▶ [TASK INPUT]

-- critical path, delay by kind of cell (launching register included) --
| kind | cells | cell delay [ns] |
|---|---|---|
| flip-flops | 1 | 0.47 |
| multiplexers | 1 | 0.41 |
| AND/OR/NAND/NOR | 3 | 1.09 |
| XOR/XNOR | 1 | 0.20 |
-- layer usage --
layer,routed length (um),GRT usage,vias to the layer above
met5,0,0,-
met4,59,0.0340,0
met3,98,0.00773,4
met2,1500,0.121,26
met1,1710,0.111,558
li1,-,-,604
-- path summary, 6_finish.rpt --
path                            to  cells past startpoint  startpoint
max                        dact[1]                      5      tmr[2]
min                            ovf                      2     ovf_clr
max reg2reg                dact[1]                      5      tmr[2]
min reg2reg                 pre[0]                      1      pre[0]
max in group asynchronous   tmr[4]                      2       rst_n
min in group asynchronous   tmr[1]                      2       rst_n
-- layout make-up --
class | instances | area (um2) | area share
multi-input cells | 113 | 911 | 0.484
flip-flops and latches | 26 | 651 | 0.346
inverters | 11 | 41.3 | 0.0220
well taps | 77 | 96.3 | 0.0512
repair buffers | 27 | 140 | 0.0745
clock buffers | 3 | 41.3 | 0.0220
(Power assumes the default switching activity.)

▶ [EXERCISE DIRECTIONS] "-- path summary, 6_finish.rpt" marks the last line to print; print everything from the first line of the data through that line, unchanged, and nothing more.

▶ [EXERCISE SOLUTION]
-- critical path, delay by kind of cell (launching register included) --
| kind | cells | cell delay [ns] |
|---|---|---|
| flip-flops | 1 | 0.47 |
| multiplexers | 1 | 0.41 |
| AND/OR/NAND/NOR | 3 | 1.09 |
| XOR/XNOR | 1 | 0.20 |
-- layer usage --
layer,routed length (um),GRT usage,vias to the layer above
met5,0,0,-
met4,59,0.0340,0
met3,98,0.00773,4
met2,1500,0.121,26
met1,1710,0.111,558
li1,-,-,604
-- path summary, 6_finish.rpt --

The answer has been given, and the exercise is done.